② 제1항의 승낙은 당 사이트가 제공하는 과학기술정보검색, 맞춤정보, 서지정보 등 다른 서비스의 이용승낙을
포함합니다.
제 6 조 (회원가입)
서비스를 이용하고자 하는 고객은 당 사이트에서 정한 회원가입양식에 개인정보를 기재하여 가입을 하여야 합니다.
제 7 조 (개인정보의 보호 및 사용)
당 사이트는 관계법령이 정하는 바에 따라 회원 등록정보를 포함한 회원의 개인정보를 보호하기 위해 노력합니다. 회원 개인정보의 보호 및 사용에 대해서는 관련법령 및 당 사이트의 개인정보 보호정책이 적용됩니다.
제 8 조 (이용 신청의 승낙과 제한)
① 당 사이트는 제6조의 규정에 의한 이용신청고객에 대하여 서비스 이용을 승낙합니다.

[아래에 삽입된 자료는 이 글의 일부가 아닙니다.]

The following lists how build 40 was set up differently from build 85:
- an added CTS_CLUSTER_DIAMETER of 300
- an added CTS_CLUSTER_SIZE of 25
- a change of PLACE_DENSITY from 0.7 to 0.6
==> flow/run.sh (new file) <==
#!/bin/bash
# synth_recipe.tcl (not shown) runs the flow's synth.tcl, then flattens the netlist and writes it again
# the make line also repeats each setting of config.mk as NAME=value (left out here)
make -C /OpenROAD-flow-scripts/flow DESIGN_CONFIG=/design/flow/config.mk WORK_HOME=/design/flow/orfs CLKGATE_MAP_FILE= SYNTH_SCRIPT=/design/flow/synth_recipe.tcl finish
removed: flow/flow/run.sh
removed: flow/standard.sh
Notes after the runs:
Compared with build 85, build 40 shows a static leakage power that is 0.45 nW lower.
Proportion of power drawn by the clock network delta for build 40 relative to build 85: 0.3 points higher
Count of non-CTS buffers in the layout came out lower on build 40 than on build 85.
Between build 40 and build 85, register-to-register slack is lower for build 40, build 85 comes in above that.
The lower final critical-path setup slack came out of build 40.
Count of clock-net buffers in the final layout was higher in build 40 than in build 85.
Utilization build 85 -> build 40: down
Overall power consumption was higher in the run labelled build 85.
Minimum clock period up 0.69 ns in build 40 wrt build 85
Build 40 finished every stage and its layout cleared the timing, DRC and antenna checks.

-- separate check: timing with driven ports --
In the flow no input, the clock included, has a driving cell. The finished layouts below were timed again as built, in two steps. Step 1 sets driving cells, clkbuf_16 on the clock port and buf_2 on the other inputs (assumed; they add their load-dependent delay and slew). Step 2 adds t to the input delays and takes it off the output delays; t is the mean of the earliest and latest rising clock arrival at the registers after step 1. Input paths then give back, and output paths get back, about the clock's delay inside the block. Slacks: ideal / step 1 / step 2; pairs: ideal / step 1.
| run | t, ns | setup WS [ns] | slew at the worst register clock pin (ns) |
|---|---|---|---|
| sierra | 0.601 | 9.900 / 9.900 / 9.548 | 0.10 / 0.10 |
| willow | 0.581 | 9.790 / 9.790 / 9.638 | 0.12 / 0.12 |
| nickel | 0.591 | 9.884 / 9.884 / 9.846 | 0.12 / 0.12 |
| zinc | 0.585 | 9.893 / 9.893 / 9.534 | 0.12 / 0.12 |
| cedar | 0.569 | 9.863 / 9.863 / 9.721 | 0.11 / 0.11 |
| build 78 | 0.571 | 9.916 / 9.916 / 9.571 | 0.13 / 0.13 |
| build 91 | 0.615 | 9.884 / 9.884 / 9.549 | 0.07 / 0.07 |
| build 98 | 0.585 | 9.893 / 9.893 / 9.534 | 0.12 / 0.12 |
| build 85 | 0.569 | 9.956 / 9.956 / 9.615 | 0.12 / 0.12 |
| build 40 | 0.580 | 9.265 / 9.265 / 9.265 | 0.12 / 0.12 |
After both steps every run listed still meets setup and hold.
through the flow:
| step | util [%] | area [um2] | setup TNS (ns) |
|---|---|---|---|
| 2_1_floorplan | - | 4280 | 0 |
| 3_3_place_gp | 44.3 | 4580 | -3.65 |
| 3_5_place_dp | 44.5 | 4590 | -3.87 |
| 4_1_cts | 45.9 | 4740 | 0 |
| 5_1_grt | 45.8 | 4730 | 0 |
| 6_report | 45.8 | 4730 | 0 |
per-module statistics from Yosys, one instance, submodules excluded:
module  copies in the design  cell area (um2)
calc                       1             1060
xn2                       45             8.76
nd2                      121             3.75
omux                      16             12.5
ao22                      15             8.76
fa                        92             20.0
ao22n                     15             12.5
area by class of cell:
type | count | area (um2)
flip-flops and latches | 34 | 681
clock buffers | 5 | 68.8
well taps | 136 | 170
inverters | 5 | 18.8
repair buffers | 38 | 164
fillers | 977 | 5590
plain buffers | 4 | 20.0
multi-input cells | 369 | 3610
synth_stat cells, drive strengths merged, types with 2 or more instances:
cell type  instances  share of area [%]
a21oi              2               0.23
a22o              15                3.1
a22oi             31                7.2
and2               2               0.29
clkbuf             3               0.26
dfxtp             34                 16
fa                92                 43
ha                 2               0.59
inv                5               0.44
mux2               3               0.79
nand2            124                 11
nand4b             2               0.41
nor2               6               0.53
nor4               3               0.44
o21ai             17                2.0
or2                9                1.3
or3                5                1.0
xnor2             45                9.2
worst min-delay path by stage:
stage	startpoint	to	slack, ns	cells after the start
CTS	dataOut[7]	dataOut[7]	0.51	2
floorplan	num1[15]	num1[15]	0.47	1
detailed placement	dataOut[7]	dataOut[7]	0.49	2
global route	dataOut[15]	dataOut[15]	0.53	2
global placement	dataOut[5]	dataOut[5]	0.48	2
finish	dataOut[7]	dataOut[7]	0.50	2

② 당 사이트는 아래사항에 해당하는 경우에 대해서 승낙하지 아니 합니다.
- 이용계약 신청서의 내용을 허위로 기재한 경우
- 기타 규정한 제반사항을 위반하며 신청하는 경우
제 9 조 (회원 ID 부여 및 변경 등)
① 당 사이트는 이용고객에 대하여 약관에 정하는 바에 따라 자신이 선정한 회원 ID를 부여합니다.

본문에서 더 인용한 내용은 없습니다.